_WORK REQUIRED:_ When a line of the entries below contains "came", it counts once; state how many such lines there are and nothing else.

_DATA FOR REVIEW:_
|---|

Design Remoto, start of the top module:
module Remoto(clk,rst,entrada,comando,su,sd,suB,sdB,saida_1,saida1_1,saida2_1,soma_result_1,sinal_A,sinal_B);
parameter inicia            = 2'b00;   
parameter inicia_1          = 2'b01;    
parameter leitura           = 2'b10; 
parameter zera_B    = 3'b010;
parameter zera_tudo = 3'b011;
parameter soma      = 3'b100;
parameter sub       = 3'b101;
parameter muda_sinal= 3'b110;
parameter  DESLIGADO = 0;
parameter  ESPERA = 1;
parameter limite_um      =  4095; 
parameter lid_zero      =  3594;  
parameter  RECEBE_A_DEZ = 2;
parameter  RECEBE_A_UNI = 3;
parameter  MUDA_SINAL_A = 4;
parameter  RECEBE_A_DEZ_B = 5;
parameter  RECEBE_A_UNI_B = 6;
parameter  MUDA_SINAL_B = 7;
parameter  ZERA_TUDO = 8;	
parameter lid_um  			=  3281;  
parameter tempo_zero      =  648;
parameter tempo_bit  =  312;
input         clk;      
input         rst;
input         entrada;    
output reg [7:0] comando;
output reg[6:0] su;
output reg[6:0] sd;
output reg[6:0] suB;
output reg[6:0] sdB; 
wire [8:0] soma_result;
output reg [8:0] soma_result_1;
reg [4:0] estado_m;
reg [7:0] vetorA;
reg [7:0] vetorA_aux;
reg [7:0] vetorA_2;
reg [7:0] vetorA_1;
reg [7:0] vetorB;
reg [7:0] vetorB_aux;
reg [7:0] vetorB_1;
reg [7:0] vetorB_2;
reg on;
output reg sinal_A;
output reg sinal_B;
reg    [11:0] contado_inicial;            
reg           contado_inicial_flag;      
reg [26:0]delay;
reg [2:0]op;
wire [6:0] saida;
wire [6:0] saida1;
wire [6:0] saida2;
output [6:0] saida_1;
output [6:0] saida1_1;
output [6:0] saida2_1;
reg    [11:0] contador_inicial;           
reg           contador_inicial_flag;    
reg    [11:0] contagem;           
reg           contagem_flag;     
reg     [5:0] bitcount;              
reg     [1:0] estado;             
reg    [31:0] dados_control;        
  ...
clock: 11.8 ns
lec_check: 0
abc_area: 0
cap_margin: 15
core_aspect_ratio: 0.52
core_margin: 3
core_utilization: 71
cts_cluster_diameter: 346
cts_cluster_size: 99
gpl_routability_driven: 0
place_density_lb_addon: 0.04
setup_slack_margin: -0.92
slew_margin: 20
run.sh (not shown) runs the stock make flow with config.mk's settings and CLKGATE_MAP_FILE=.
Change:
ABC_AREA = default   (was 0)
CAP_MARGIN = 20   (was 15)
CORE_ASPECT_RATIO = default   (was 0.52)
CORE_MARGIN = 2   (was 3)
CORE_UTILIZATION = 40   (was 71)
CTS_CLUSTER_DIAMETER = default   (was 346)
CTS_CLUSTER_SIZE = default   (was 99)
GPL_ROUTABILITY_DRIVEN = default   (was 0)
PLACE_DENSITY_LB_ADDON = default   (was 0.04)
SETUP_SLACK_MARGIN = default   (was -0.92)
clock period = 11.0 ns   (was 11.8 ns; I/O delays follow)
Effect:
- The changed run produced a clean layout
- first-iteration DRC count falls by about a fifth
- utilization falls by 36 points
- routed wire length falls by a few percent
- register-to-register slack degrades by 0.99 ns
- design area rises slightly
- sequential power rises by a little under a tenth
- total power rises by a few percent
- via count falls by a few percent
- clock power rises by a few percent
Change:
CORE_UTILIZATION = 72   (was 40)
PLACE_DENSITY = 0.39   (was default)
clock period = 11.7 ns   (was 11.0 ns; I/O delays follow)
After rerunning:
- worst hold slack improved by 0.038 ns
- clock-buffer cell count rose by 2
- non-clock buffer count drops by 1
- global-route usage grows by 15 points
- register-to-register slack improved by 0.51 ns
- final area fell by 1.4%
- routed wire length rose by 0.42%
- power stays flat
- first-iteration DRC count came out higher by 15%
Change:
ABC_AREA = 1   (was default)
CTS_CLUSTER_SIZE = 99   (was default)
SETUP_SLACK_MARGIN = 1.06   (was default)
What happened: The changed run completed with no timing, DRC or antenna violations. Routed wire length barely changes. Design area increases by 2.1%. Utilization came out higher by 0.88 points. Critical path depth goes up by 16. Global-route usage is about the same. Power went down by 8.1%. Worst setup slack is better by 1.7 ns.

* * *

Remoto again, from the RTL that the note above started with.
clock: 6.02 ns
lec_check: 0
cap_margin: 20
core_margin: 2
core_utilization: 64
cts_cluster_size: 54
hold_slack_margin: 0.29
setup_slack_margin: -0.5
slew_margin: 20
The first run produced a layout that fails on negative setup slack.
==> next run, changes <==
CORE_UTILIZATION = 70   (was 64)
CTS_CLUSTER_DIAMETER = 358   (was default)
clock period = 7.92 ns   (was 6.02 ns; I/O delays follow)
The changed run finished but fails on negative setup slack.
Non-clock buffer count shrinks by 187.
Via count shrinks by 5.7%.
Power shrinks by 26%.
==> next run, changes <==
CORE_UTILIZATION = 72   (was 70)
CTS_CLUSTER_DIAMETER = default   (was 358)
CTS_CLUSTER_SIZE = default   (was 54)
HOLD_SLACK_MARGIN = default   (was 0.29)
MAX_ROUTING_LAYER = met4   (was default)
SETUP_SLACK_MARGIN = default   (was -0.5)
clock period = 6.47 ns   (was 7.92 ns; I/O delays follow)
The changed run completed and failed the layout checks on negative setup slack.
Final area increases by 12%.
Clock-buffer cell count drops by 1.
Wire length went up by 34%.
==> next run, changes <==
CORE_UTILIZATION = 70   (was 72)
CTS_CLUSTER_SIZE = 47   (was default)
MAX_ROUTING_LAYER = default   (was met4)
clock period = 6.02 ns   (was 6.47 ns; I/O delays follow)
Outcome:
- The changed run finished but failed the layout checks on negative setup slack
- non-clock buffer count rose by 71
- routed wire length went up by a quarter to a third
- design area climbs by a few percent
- critical path depth is higher by 2
- final cell count is higher by a few percent
- power went up by roughly a tenth
- via count rises by roughly a tenth
==> next run, changes <==
CORE_UTILIZATION = 40   (was 70)
CTS_CLUSTER_SIZE = default   (was 47)
clock period = 14.0 ns   (was 6.02 ns; I/O delays follow)
With this change the flow produced a clean layout. Area after synthesis does not change. Power shrinks by about 60%. Setup slack gains 4.9 ns. Sequential share of layout area grows by 2.8 points. Final area shrinks by about 14%. Count of clock-buffer cells in the layout is unchanged. Critical path depth grows by 1. Cell count shrinks by about 2.2%. Via count shrinks by about 26%. Die size grows by about 70%. Routed wire length shrinks by about 40%.
No activity file was given, so power comes from the tool's default toggle rates.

|---|

_RESULT OF THIS TASK:_ 2